- _Stored items_
╔══
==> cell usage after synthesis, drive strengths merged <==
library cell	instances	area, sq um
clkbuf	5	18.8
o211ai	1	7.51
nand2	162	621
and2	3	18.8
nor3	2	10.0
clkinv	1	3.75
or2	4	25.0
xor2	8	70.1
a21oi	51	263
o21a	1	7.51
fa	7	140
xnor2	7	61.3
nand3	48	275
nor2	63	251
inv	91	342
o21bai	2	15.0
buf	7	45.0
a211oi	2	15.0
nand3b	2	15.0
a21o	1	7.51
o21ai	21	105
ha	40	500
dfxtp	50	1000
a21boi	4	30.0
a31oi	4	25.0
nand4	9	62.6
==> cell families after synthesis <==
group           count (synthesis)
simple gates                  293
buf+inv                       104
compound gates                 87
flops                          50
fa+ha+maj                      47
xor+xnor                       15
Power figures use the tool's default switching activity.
===== src/rtl/fifo_push_arbiter.sv =====
// fifo_push_arbiter: round-robin arbiter sharing one FIFO push port among num_req requesters,
// with bounded bursts per grant and full/almost-full throttling of new grants.
module fifo_push_arbiter #(
    parameter int num_req     = 4,
    parameter int max_burst   = 4,
    parameter bit af_throttle = 1'b1,
    parameter int idx_width   = 2
) (
    input  logic                 clk,
    input  logic                 rst_n,
    input  logic [num_req-1:0]   req,
    input  logic                 fifo_full,
    input  logic                 fifo_af,
    output logic                 push_req_n,
    output logic [num_req-1:0]   grant,
    output logic [idx_width-1:0] grant_idx,
    output logic [num_req-1:0]   word_ack,
    output logic                 busy
);
    localparam int cw = max_burst > 1 ? $clog2(max_burst) : 1;

    typedef enum logic {IDLE, GRANT} state_t;

    state_t               state_q, state_d;
    logic [idx_width-1:0] owner_q, owner_d, rr_ptr_q, rr_ptr_d;
    logic [idx_width-1:0] owner_nxt, start, sel;
    logic [cw-1:0]        cnt_q, cnt_d;
    logic                 accept, release_w, can_grant;

    assign busy      = state_q == GRANT;
    assign can_grant = |req & ~fifo_full & ~(af_throttle & fifo_af);
    assign accept    = busy & req[owner_q] & ~fifo_full;
    assign release_w = busy & (~req[owner_q] | (accept & cnt_q == cw'(max_burst - 1)));
    assign owner_nxt = idx_width'((int'(owner_q) + 1) % num_req);
    assign start     = release_w ? owner_nxt : rr_ptr_q;

    // Walk backwards so the requester closest to start wins.
    always_comb begin
        sel = start;
        for (int k = num_req - 1; k >= 0; k--)
            if (req[(int'(start) + k) % num_req]) sel = idx_width'((int'(start) + k) % num_req);
    end

    always_comb begin
        state_d  = state_q;
        owner_d  = owner_q;
        rr_ptr_d = release_w ? owner_nxt : rr_ptr_q;
        cnt_d    = cnt_q;
        if (state_q == IDLE || release_w) begin
            state_d = can_grant ? GRANT : IDLE;
            owner_d = can_grant ? sel : owner_q;
            cnt_d   = '0;
        end else if (accept) begin
            cnt_d = cnt_q + 1'b1;
        end
    end

    always_ff @(posedge clk or negedge rst_n) begin
        if (!rst_n) begin
            state_q  <= IDLE;
            owner_q  <= '0;
            rr_ptr_q <= '0;
            cnt_q    <= '0;
        end else begin
            state_q  <= state_d;
            owner_q  <= owner_d;
            rr_ptr_q <= rr_ptr_d;
            cnt_q    <= cnt_d;
        end
    end

    assign grant      = busy ? num_req'(1) << owner_q : '0;
    assign grant_idx  = owner_q;
    assign word_ack   = grant & {num_req{accept}};
    assign push_req_n = ~accept;
endmodule
**config.mk**
```make
export PLATFORM = sky130hd
export DESIGN_NAME = adder_seq_32bit
export DESIGN_NICKNAME = d
export VERILOG_FILES = /design/src/rtl/adder_seq_32bit.sv
export SDC_FILE = /design/constraint.sdc
export NUM_CORES = 1
export LEC_CHECK = 0
export CAP_MARGIN = 20
export CORE_ASPECT_RATIO = 1.4
export CORE_MARGIN = 5
export CORE_UTILIZATION = 54
export CTS_CLUSTER_SIZE = 25
export DETAILED_ROUTE_END_ITERATION = 10
export PLACE_DENSITY = 0.85
export SYNTH_ARGS = -nofsm -noshare
export SYNTH_HDL_FRONTEND = slang
export SYNTH_SLANG_ARGS = --single-unit
```
**constraint.sdc**
```tcl
create_clock -name clk -period 7.6 [get_ports clk]
set_input_delay 1.52 -clock clk [delete_from_list [all_inputs] [get_ports clk]]
set_output_delay 1.52 -clock clk [all_outputs]
set_load 0.1 [all_outputs]
```
**src/rtl/adder_seq_32bit.sv**
```systemverilog
// Sequential 32-bit adder, SLICE_W bits per cycle (LSB slice first); sum is valid N=32/SLICE_W cycles after the accept edge.
// Result and out_valid hold until out_ready; in_ready only in IDLE. Optional cout port under ADDER_SEQ_COUT_EN.
module adder_seq_32bit #(
   parameter int SLICE_W = 8
) (
   input  logic        clk,
   input  logic        rst_n,
   input  logic        in_valid,
   output logic        in_ready,
   input  logic [31:0] a,
   input  logic [31:0] b,
   output logic        out_valid,
   input  logic        out_ready,
   output logic [31:0] sum
`ifdef ADDER_SEQ_COUT_EN
   ,
   output logic        cout
`endif
);

   localparam int N      = 32 / SLICE_W;
   localparam int IDX_W  = (N > 1) ? $clog2(N) : 1;
   localparam int SL_LOG = $clog2(SLICE_W);

   typedef enum logic [1:0] {
      IDLE = 2'd0,
      CALC = 2'd1,
      DONE = 2'd2
   } state_t;

   state_t             r_state;
   logic [31:0]        r_a;
   logic [31:0]        r_b;
   logic [31:0]        r_sum;
   logic [IDX_W-1:0]   r_idx;
   logic               r_carry;
   logic               r_out_valid;
`ifdef ADDER_SEQ_COUT_EN
   logic               r_cout;
`endif

   logic [4:0]         w_off;
   logic [SLICE_W-1:0] w_a_sl;
   logic [SLICE_W-1:0] w_b_sl;
   logic [SLICE_W:0]   w_sl_sum;

   // Bit offset of the current slice: idx * SLICE_W, always fits in 5 bits.
   assign w_off    = {r_idx, {SL_LOG{1'b0}}};
   assign w_a_sl   = r_a[w_off +: SLICE_W];
   assign w_b_sl   = r_b[w_off +: SLICE_W];
   assign w_sl_sum = {1'b0, w_a_sl} + {1'b0, w_b_sl} + {{SLICE_W{1'b0}}, r_carry};

   assign in_ready  = (r_state == IDLE);
   assign out_valid = r_out_valid;
   assign sum       = r_sum;
`ifdef ADDER_SEQ_COUT_EN
   assign cout      = r_cout;
`endif

   always_ff @(posedge clk or negedge rst_n) begin
      if (!rst_n) begin
         r_state     <= IDLE;
         r_a         <= '0;
         r_b         <= '0;
         r_sum       <= '0;
         r_idx       <= '0;
         r_carry     <= 1'b0;
         r_out_valid <= 1'b0;
`ifdef ADDER_SEQ_COUT_EN
         r_cout      <= 1'b0;
`endif
      end else begin
         case (r_state)
            IDLE: begin
               if (in_valid) begin
                  r_a     <= a;
                  r_b     <= b;
                  r_idx   <= '0;
                  r_carry <= 1'b0;
                  r_state <= CALC;
               end
            end
            CALC: begin
               r_sum[w_off +: SLICE_W] <= w_sl_sum[SLICE_W-1:0];
               r_carry                 <= w_sl_sum[SLICE_W];
               r_idx                   <= r_idx + 1'b1;
               if (r_idx == IDX_W'(N - 1)) begin
                  r_state     <= DONE;
                  r_out_valid <= 1'b1;
`ifdef ADDER_SEQ_COUT_EN
                  r_cout      <= w_sl_sum[SLICE_W];
`endif
               end
            end
            DONE: begin
               // No accept on the handshake edge: IDLE must be visited first.
               if (out_ready) begin
                  r_out_valid <= 1'b0;
                  r_state     <= IDLE;
               end
            end
            default: begin
               r_state     <= IDLE;
               r_out_valid <= 1'b0;
            end
         endcase
      end
   end

endmodule

```
==> results.yml <==
synthesis:
  ys_ff_latch: 102
  syn_area_sq_um: 4620
  synthFlopType: "dfrtp_1"
  yosysSeqAreaShare: 0.552
  synth.most_common_cell: "dfrtp_1"
  synth_edf_count: 0
  synth_top_area_frac: 0.552
  synth_common_cells: "dfrtp_1, mux2_2, a22o_1"
  yosys_warnings: 0
  synth-async-reset-ratio: 1.00
  synth_area_leaders: "dfrtp_1, mux2_2, mux4_2"
  synth_cell_types: 39
  synth_top_area_cell: "dfrtp_1"
  syn_inst: 316
  syn_area_per_cell_sq_um: 14.6
  synthesis.nets: 399
cts:
  htree_levels: 3
  clk_path_buf_depth: 2
  clock_latency_ns: 0.34
  cts_hold_buf: 0
  cts_resized: 0
  clock-sinks: 102
  post_cts_buffers: 0
  cts-root-buf: "clkbuf_16"
  cts_buffers: 9
  cts_tree: "yes"
  clk_pin_slew_ns: 0.06
timing:
  worst_pin_slew_ns: 0.989
  final_max_slew_viol_count: 0
  fin_crit_ns: 3.61
  fin_setup_tns_ns: 0
  max-slew-margin-rel: 0.339
  fin_skew_ns: 0.00718
  setup_viol: 0
  fin_crit_sh: 0.474
  fin_hold_ws_ns: 0.484
  max_freq_mhz: 277
  rsz0062_at_grt: "false"
  hold_viol_final: 0
worst_setup_path:
  cp_slowest_cell: "clkdlybuf4s50_1"
  reg2regPathDepth: 7
  startpoint_type: "flop"
  worstPathArrival_ns: 2.09
  crit_end: "in_ready"
  cp-end-kind: "output port"
  r2r-end: "sum[4]"
  worstPathRequired_ns: 6.08
  critical_path_class: "reg -> out"
  r2r_start: "r_idx[1]"
  path_cells: "nor2_1 > clkdlybuf4s50_1"
  max_stage_delay_ns: 1.15
  startpoint: "r_state[0]"
  critPathMaxFanout: 7
  rrSetupSlack_ns: 4.32
global_routing:
  antenna_found_initial: 0
  grt_pass1_vias: 3263
  grt_overflow: 0
  grt_usage: 0.206
  grt_pass1_wl_microns: 16300
  grt_max_degree: 65
die:
  core_region_area_sq_um: 8460
  dieArea_sq_um: 10500
  ios: 102
  rows: 40
  die_x_microns: 88.2
  initial_core_util: 0.546
  fp.dieH_microns: 119
finish:
  drive_above_1_share: 0.243
  fin_area_sq_um: 6020
  antenna_cells: 0
  fin_nets: 501
  layout.cells.non_filler: 528
  area_delta_synth_final_pct: 30.3
hold_path:
  worstHoldPathType: "reg -> reg"
routing:
  vias: 2987
  finalWirelength_microns: 9830
  drt-pass1-iter-count: 4
  drc: 0
  drtIter0Drc: 130
  vias_per_cell: 5.66
  wl_per_cell_microns: 18.6
  ant_nets: 0
place:
  place_hpwl_microns: 7320
  dpl.cell_count: 512
  place_area_sq_um: 5700
  numPortBuffers: 101
  routabilityCongestion: 0.823
status:
  status: "finished, final reports clean"
flow_run:
  drv_cap: 0
==> src/rtl/rv32i_types.sv <==
// Shared types for the unified memory-port arbiter: FSM state encoding and the
// latched downstream request record.
package rv32i_types;

  typedef enum logic [1:0] {
    IDLE   = 2'd0,
    BUSY_I = 2'd1,
    BUSY_D = 2'd2
  } mem_arb_state_t;

  typedef struct packed {
    logic [31:0] addr;
    logic [3:0]  rmask;
    logic [3:0]  wmask;
    logic [31:0] wdata;
  } mem_req_t;

  // The streak counter must hold MAX_D_STREAK itself, and it is never narrower than 1 bit.
  function automatic int streak_width(input int max_streak);
    return (max_streak < 1) ? 1 : $clog2(max_streak + 1);
  endfunction

endpackage

==> src/rtl/mem_arb_pick.sv <==
// Winner selection for the memory-port arbiter: data requests win unless fetch
// has waited out MAX_D_STREAK consecutive data grants.
module mem_arb_pick
  import rv32i_types::*;
#(
  parameter int MAX_D_STREAK = 4,
  parameter int SW           = streak_width(MAX_D_STREAK)
) (
  input  logic          i_pend_i,
  input  logic          d_pend_i,
  input  logic [SW-1:0] d_streak_i,
  output logic          grant_i_o,
  output logic          grant_d_o,
  output logic [SW-1:0] d_streak_o
);

  localparam logic [SW-1:0] MAX_S = SW'(MAX_D_STREAK);

  logic force_i;

  always_comb begin
    force_i    = i_pend_i && d_pend_i && (MAX_D_STREAK != 0) && (d_streak_i == MAX_S);
    grant_d_o  = d_pend_i && !force_i;
    grant_i_o  = i_pend_i && !grant_d_o;
    d_streak_o = d_streak_i;
    // The streak only counts data wins that actually held fetch back, and it saturates.
    if (grant_d_o) begin
      if (i_pend_i) begin
        d_streak_o = (d_streak_i < MAX_S) ? d_streak_i + SW'(1) : d_streak_i;
      end else begin
        d_streak_o = '0;
      end
    end else if (grant_i_o) begin
      d_streak_o = '0;
    end
  end

endmodule

==> src/rtl/mem_port_arbiter.sv <==
// Shares one memory port between fetch (imem) and the memory stage (dmem):
// latches the winner, holds it downstream until mem_resp, routes the response back.
//
// state  | meaning
// IDLE   | no request outstanding; winner chosen on the next edge
// BUSY_I | fetch request held on the memory port
// BUSY_D | data request held on the memory port
module mem_port_arbiter
  import rv32i_types::*;
#(
  parameter int MAX_D_STREAK = 4
) (
  input  logic        clk,
  input  logic        rst_n,
  input  logic [31:0] imem_addr,
  input  logic [3:0]  imem_rmask,
  output logic [31:0] imem_rdata,
  output logic        imem_resp,
  input  logic [31:0] dmem_addr,
  input  logic [3:0]  dmem_rmask,
  input  logic [3:0]  dmem_wmask,
  input  logic [31:0] dmem_wdata,
  output logic [31:0] dmem_rdata,
  output logic        dmem_resp,
  output logic [31:0] mem_addr,
  output logic [3:0]  mem_rmask,
  output logic [3:0]  mem_wmask,
  output logic [31:0] mem_wdata,
  input  logic [31:0] mem_rdata,
  input  logic        mem_resp,
  output logic        arb_busy
);

  localparam int SW = streak_width(MAX_D_STREAK);

  mem_arb_state_t state_q, state_d;
  mem_req_t       req_q, req_d;
  logic [SW-1:0]  d_streak_q, d_streak_d, pick_streak;
  logic           i_pend, d_pend, grant_i, grant_d, busy;

  assign i_pend = |imem_rmask;
  assign d_pend = (|dmem_rmask) || (|dmem_wmask);

  mem_arb_pick #(
    .MAX_D_STREAK (MAX_D_STREAK),
    .SW           (SW)
  ) u_pick (
    .i_pend_i   (i_pend),
    .d_pend_i   (d_pend),
    .d_streak_i (d_streak_q),
    .grant_i_o  (grant_i),
    .grant_d_o  (grant_d),
    .d_streak_o (pick_streak)
  );

  always_ff @(posedge clk or negedge rst_n) begin
    if (!rst_n) begin
      state_q    <= IDLE;
      req_q      <= '0;
      d_streak_q <= '0;
    end else begin
      state_q    <= state_d;
      req_q      <= req_d;
      d_streak_q <= d_streak_d;
    end
  end

  always_comb begin
    state_d    = state_q;
    req_d      = req_q;
    d_streak_d = d_streak_q;
    case (state_q)
      IDLE: begin
        if (grant_d) begin
          state_d    = BUSY_D;
          req_d      = '{addr: dmem_addr, rmask: dmem_rmask, wmask: dmem_wmask, wdata: dmem_wdata};
          d_streak_d = pick_streak;
        end else if (grant_i) begin
          state_d    = BUSY_I;
          req_d      = '{addr: imem_addr, rmask: imem_rmask, wmask: 4'h0, wdata: 32'h0};
          d_streak_d = pick_streak;
        end
      end
      BUSY_I, BUSY_D: begin
        if (mem_resp) state_d = IDLE;
      end
      default: state_d = IDLE;
    endcase
  end

  // The port is driven only from the latched request; a stray mem_resp in IDLE goes nowhere.
  always_comb begin
    busy       = (state_q != IDLE);
    arb_busy   = busy;
    mem_addr   = busy ? req_q.addr  : 32'h0;
    mem_rmask  = busy ? req_q.rmask : 4'h0;
    mem_wmask  = busy ? req_q.wmask : 4'h0;
    mem_wdata  = busy ? req_q.wdata : 32'h0;
    imem_resp  = (state_q == BUSY_I) && mem_resp;
    dmem_resp  = (state_q == BUSY_D) && mem_resp;
    imem_rdata = imem_resp ? mem_rdata : 32'h0;
    dmem_rdata = dmem_resp ? mem_rdata : 32'h0;
  end

endmodule
==> config.mk <==
export PLATFORM = sky130hd
export DESIGN_NAME = mem_port_arbiter
export DESIGN_NICKNAME = d
export VERILOG_FILES = /design/src/rtl/rv32i_types.sv /design/src/rtl/mem_arb_pick.sv /design/src/rtl/mem_port_arbiter.sv
export SDC_FILE = /design/constraint.sdc
export NUM_CORES = 1
export LEC_CHECK = 0
export BUFFER_PORTS_ARGS = -buffer_cell sky130_fd_sc_hd__buf_2
export CAP_MARGIN = 20
export CORE_AREA = 2 2 110 112
export CTS_CLUSTER_SIZE = 25
export DETAILED_ROUTE_END_ITERATION = 10
export DIE_AREA = 0 0 112 114
export PLACE_DENSITY = 0.83
export SLEW_MARGIN = 10
export SYNTH_ARGS = -nofsm -noshare
export SYNTH_HDL_FRONTEND = slang
export SYNTH_SLANG_ARGS = --single-unit
==> constraint.sdc <==
create_clock -name clk -period 3.7 [get_ports clk]
set_input_delay 0.555 -clock clk [delete_from_list [all_inputs] [get_ports clk]]
set_output_delay 0.555 -clock clk [all_outputs]
set_load 0.02 [all_outputs]
==> impl_metrics.tcl <==
set metrics [dict create \
    status "completed" \
    postCtsResizedCells 0 \
    synth_cell_types 34 \
    die_area_um2 12800 \
    syn_inst 513 \
    r2r_start "state_q[1]" \
    total_power_mw 5.37 \
    die_h_um 114 \
    hold_viol_final 0 \
    rsz0062_at_grt "false" \
    clock_sinks 77 \
    met2_usage 0.360 \
    fin_skew_ps 3.42 \
    drive_above_1_share 0.402 \
    synth-seq-area-share 0.429 \
    gp_congestion 0.749 \
    hpwlAfterDp_um 9840 \
    cp_max_fo 39 \
    syn_area_um2 4490 \
    initial_core_util 0.384 \
    synth_flop_cell "dfrtp_1" \
    hold_class "in2async" \
    ant_nets 0 \
    cp-start-kind "flop" \
    n_antenna_cell 0 \
    r2r-end "d_streak_q[0]" \
    hold_buffers 0 \
    drt_iter0_markers 247 \
    fp-row-count 40 \
    final_cells 916 \
    setup_viol 0 \
    met3_usage 0.0361 \
    coreArea_um2 11700 \
    async_flop_share 1.00 \
    crit_path_top_delay_cell "ha_2" \
    ff2ff_path_depth 6 \
    crit_arrival_ps 2200 \
    cp_data_required_time_ps 3140 \
    grt_pass1_vias 4161 \
    grt_max_degree 97 \
    drc_errors 0 \
    drt_first_pass_iters 4 \
    slew_viol_final 0 \
    reg2reg_slack_ps 1340 \
    yosysWarnings 0 \
    clk_pin_slew_worst_paths_ps 60 \
    ctsLongestPathBuffers 2 \
    overflow 0 \
    crit_buf_inv 4 \
    cp_cell_sequence "inv_1 -> ha_2 -> buf_12 -> inv_1 -> buf_2" \
    syn_nets 661 \
    grt_use_total 0.201 \
    critical_path_class "reg2out" \
    max_slew.worst_pin.slew_ps 858 \
    crit_family "adder cells" \
    routed-via-count 4516 \
    vias_per_cell 4.93 \
    yosysTopAreaCell "dfrtp_1" \
    cts_tree "done" \
    endpoint_kind "output port" \
    drt-total-wl_um 13400 \
    antenna_found_initial 0 \
    insertion_delay_ps 330 \
    synth_edf_count 0 \
    fmax_mhz 363 \
    grt_first_pass_wirelength_um 20500 \
    cts_buffers 9 \
    slew_headroom 0.428 \
    fin_crit_sh 0.744 \
    synth_seq_cells 77 \
    critical_path.most_common_cell "inv_1" \
    met1_usage 0.234 \
    clock-root-buffer "clkbuf_16" \
    vdd_drop_max_mv 0.417 \
    yosysTopAreaCellShare 0.429 \
    grt-busiest-layer "met2" \
    wire_per_inst_um 14.7 \
    leakagePower_nw 3.53 \
    synth.area.top_cells "dfrtp_1, nor2b_1, and3_1, mux2i_1, nand2_1" \
    dp.cells 899 \
    post_synth.cell_area_avg_um2 8.76 \
    fillCellCount 1097 \
    powerDensity_nw_per_um2 856 \
    maxCapViolCount 0 \
    final_nets 912 \
    htreeDepth 3 \
    io_pins 282 \
    area_growth_pct 39.6 \
    tns_ps 0 \
    numPortBuffers 281 \
    post_cts_buffers 0 \
    slowest_delay_ps 740 \
    period_minus_slack_ps 2750 \
    die_width_um 112 \
]
-- per-stage QoR --
step           utilization  worst slack, ps  hold slack, ps  cell area, um2
2_1_floorplan            -             1600             259            4490
3_3_place_gp         0.505             1190             453            5910
3_5_place_dp         0.505             1180             463            5910
4_1_cts              0.534              931             431            6250
5_1_grt              0.536              830             229            6270
6_report             0.536              949             195            6270
-- Yosys cell counts (6+ instances only) --
cell type	count
o21ai_1	36
mux2i_1	36
buf_2	8
nand2_1	77
dfrtp_1	77
and3_1	64
nand3_1	33
o21ai_0	36
buf_6	7
clkbuf_1	24
inv_1	6
nor2b_1	73
-- flip-flops by register name, summed over array words and instances (netlist names) --
name,cells
d_streak_q,3
state_q,2
req_q,72
-- how the worst max path moves through the flow --
stage                       start       endpoint  slack, ps  cells past startpoint
finish                 state_q[1]       arb_busy        950                      5
global placement    dmem_rmask[3]      req_q[39]       1190                      6
detailed placement  dmem_rmask[3]      req_q[44]       1180                      6
global route           state_q[0]       arb_busy        830                      5
floorplan           dmem_rmask[3]  d_streak_q[0]       1600                      5
CTS                    state_q[1]       arb_busy        930                      5
-- cell usage in the layout, fill, tap and decap left out, types with 6 or more instances in the layout --
cell,instances
dfrtp_1,77
buf_2,280
buf_4,6
and3_1,64
clkbuf_16,9
nand2_1,77
nand3_1,33
nor2b_1,73
mux2i_1,36
inv_1,6
o21ai_1,36
o21ai_0,36
-- logic make-up (layout without fill, tap and decap cells) --
logic type               count (synthesis)  count (layout)  share of synthesized area
flip-flops                              77              77                      0.429
buffers and inverters                   55             311                     0.0638
multiplexers                            37              37                     0.0827
AND/OR/NAND/NOR                        257             257                      0.308
AO/OA/AOI/OAI                           82              82                      0.103
adder cells (fa/ha/maj)                  5               5                     0.0139
-- metal layers --
metal | routed length, um | part of all wire
met1 | 5490 | 0.41
met5 | 0 | 0
met2 | 6740 | 0.50
met4 | 334 | 0.025
met3 | 858 | 0.064
-- cell type report --
type / instances / area, um2 / share of cell area
Clock inverter: 4 / 95.1 / 0.0152
Clock buffer: 12 / 246 / 0.0393
Multi-Input combinational cell: 381 / 2290 / 0.365
Tap cell: 147 / 184 / 0.0293
Timing Repair Buffer: 289 / 1510 / 0.240
Sequential cell: 77 / 1930 / 0.307
Inverter: 6 / 22.5 / 0.00359
-- where the power goes --
| group | leakage [nW] | internal [mW] | switching (mW) |
|---|---|---|---|
| Clock | 0.167 | 0.677 | 0.332 |
| Combinational | 2.42 | 1.05 | 1.84 |
| Sequential | 0.943 | 1.27 | 0.203 |
Power figures use the tool's default switching activity.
╚══
Once you have found every line above holding the word "goes", copy those lines.

  // The port is driven only from the latched request; a stray mem_resp in IDLE goes nowhere.
-- where the power goes --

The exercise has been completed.